More than 90 percent of my role is dependent upon a computer with an internet connection. Laws, commentary and cases are all online. Not only are they online but they are just as authorised as the print, and so from a business (and a librarian’s) perspective it makes sense to maintain an online collection rather than a hardcopy one. This is for various reasons, primarily because an online collection doesn’t get lost as easily as a hardcopy one and more than one person can access it at a time.
Wayback Machine – The Internet Archive
The most well-known project is the Internet Archives Wayback Machine. I know this sounds more than a bit nerdy but I think the Wayback Machine is a project of absolute brilliance. I utilise this free product on a weekly, if not, daily basis. The Wayback Machine is beautiful in its simplicity. All you have to do is Insert the url of the website, click go, and it will show you how many point in time snapshots have been made of the site, and you can access them. The comprehensiveness of this project varies. However, you can often obtain access to historical versions of individual pages and also sub-sites and documents.
Whilst the Wayback Machine is the flagship project of the Internet Archive team, the project beginning in 1996, it is not the only project from the Internet Archive team. The not for profit organisation also has collections of texts, audio, moving images, and software.
The Wayback Machine is the most well-known of initiatives but it is not the only one out there. Other free initiatives include:
A range of other web archive initiatives are available on that great example of crowdsourcing Wikipedia
One thing I would like to highlight is that these types of projects are not just limited to the information enthusiast, libraries, not for profit and information professionals. A number of companies have recognised the economic opportunity that capturing the internet holds. As an example Web Preserver (http://webpreserver.com/) has capitalised on the internet as the point of activity to provide authoritative point-in-time monitoring of online content to be used in litigation.
How we can help
The Internet Archive and other like projects employ crawler software to capture pages.
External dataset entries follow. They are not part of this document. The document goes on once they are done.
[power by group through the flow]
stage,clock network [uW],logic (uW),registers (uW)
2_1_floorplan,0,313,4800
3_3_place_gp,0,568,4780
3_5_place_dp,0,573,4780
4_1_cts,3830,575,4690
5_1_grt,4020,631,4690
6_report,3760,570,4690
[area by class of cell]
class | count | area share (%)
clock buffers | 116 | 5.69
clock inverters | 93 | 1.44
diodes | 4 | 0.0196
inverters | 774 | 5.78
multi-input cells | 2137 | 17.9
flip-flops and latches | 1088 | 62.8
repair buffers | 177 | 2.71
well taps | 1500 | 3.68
[config.mk]
export PLATFORM = sky130hd
export DESIGN_NAME = ptas_ram
export DESIGN_NICKNAME = d
export VERILOG_FILES = /design/src/design/periodic_task_alarm_scheduler_top_defines.svh /design/src/design/ptas_ram.sv
export SDC_FILE = /design/constraint.sdc
export NUM_CORES = 1
export LEC_CHECK = 0
export BUFFER_PORTS_ARGS = -buffer_cell sky130_fd_sc_hd__buf_2
export CORE_MARGIN = 2
export CORE_UTILIZATION = 35
export DETAILED_ROUTE_END_ITERATION = 10
export GPL_TIMING_DRIVEN = 0
export PLACE_DENSITY = 0.59
export SYNTH_ARGS = -nofsm -noshare
export SYNTH_HDL_FRONTEND = slang
export SYNTH_SLANG_ARGS = --single-unit
export TNS_END_PERCENT = 100
[constraint.sdc]
create_clock -name clk -period 1.4 [get_ports clk]
set_clock_uncertainty 0.05 [all_clocks]
set_input_delay 0.28 -clock clk [delete_from_list [all_inputs] [get_ports clk]]
set_output_delay 0.28 -clock clk [all_outputs]
set_load 0.1 [all_outputs]
`config.mk`:
```
export PLATFORM = sky130hd
export DESIGN_NAME = sorted_priority_queue
export DESIGN_NICKNAME = d
export VERILOG_FILES = /design/src/hdl/spq_pkg.sv /design/src/hdl/spq_cell.sv /design/src/hdl/sorted_priority_queue.sv
export VERILOG_INCLUDE_DIRS = /design/src /design/src/hdl
export SDC_FILE = /design/constraint.sdc
export NUM_CORES = 2
export LEC_CHECK = 0
export CORE_ASPECT_RATIO = 1.4
export CORE_MARGIN = 2
export CORE_UTILIZATION = 65
export CTS_BUF_LIST = sky130_fd_sc_hd__clkbuf_4 sky130_fd_sc_hd__clkbuf_8 sky130_fd_sc_hd__clkbuf_16
export CTS_CLUSTER_DIAMETER = 30
export DETAILED_ROUTE_END_ITERATION = 10
export DONT_BUFFER_PORTS = 1
export PLACE_DENSITY = 0.84
export SYNTH_ARGS = -nofsm -noshare
export SYNTH_HDL_FRONTEND = slang
export SYNTH_HIERARCHICAL = 1
export SYNTH_SLANG_ARGS = --single-unit
```
`constraint.sdc`:
```
create_clock -name clk_i -period 6.9 [get_ports clk_i]
set_input_delay 0.345 -clock clk_i [delete_from_list [all_inputs] [get_ports clk_i]]
set_output_delay 0.345 -clock clk_i [all_outputs]
set_load 0.02 [all_outputs]
```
Employing a robot text exclusion protocol (or robots.txt) prevents the page from being captured so don’t use it. Whilst robots.txt is regarded as a security technique it’s effectiveness as such is questionable.
Consider how you are capturing and storing versions of your online services. Should you be capturing versions? This versioning can have many advantages, including enabling you to easily show the progress and development of your online services to key stakeholders and decision makers, but to also save your bacon in the event of a server crash. Losing all of your online content becomes less of a headache when you can quickly reinstate a previous version
Nothing is permanent so don’t over invest in a single information product, it will only end in tears.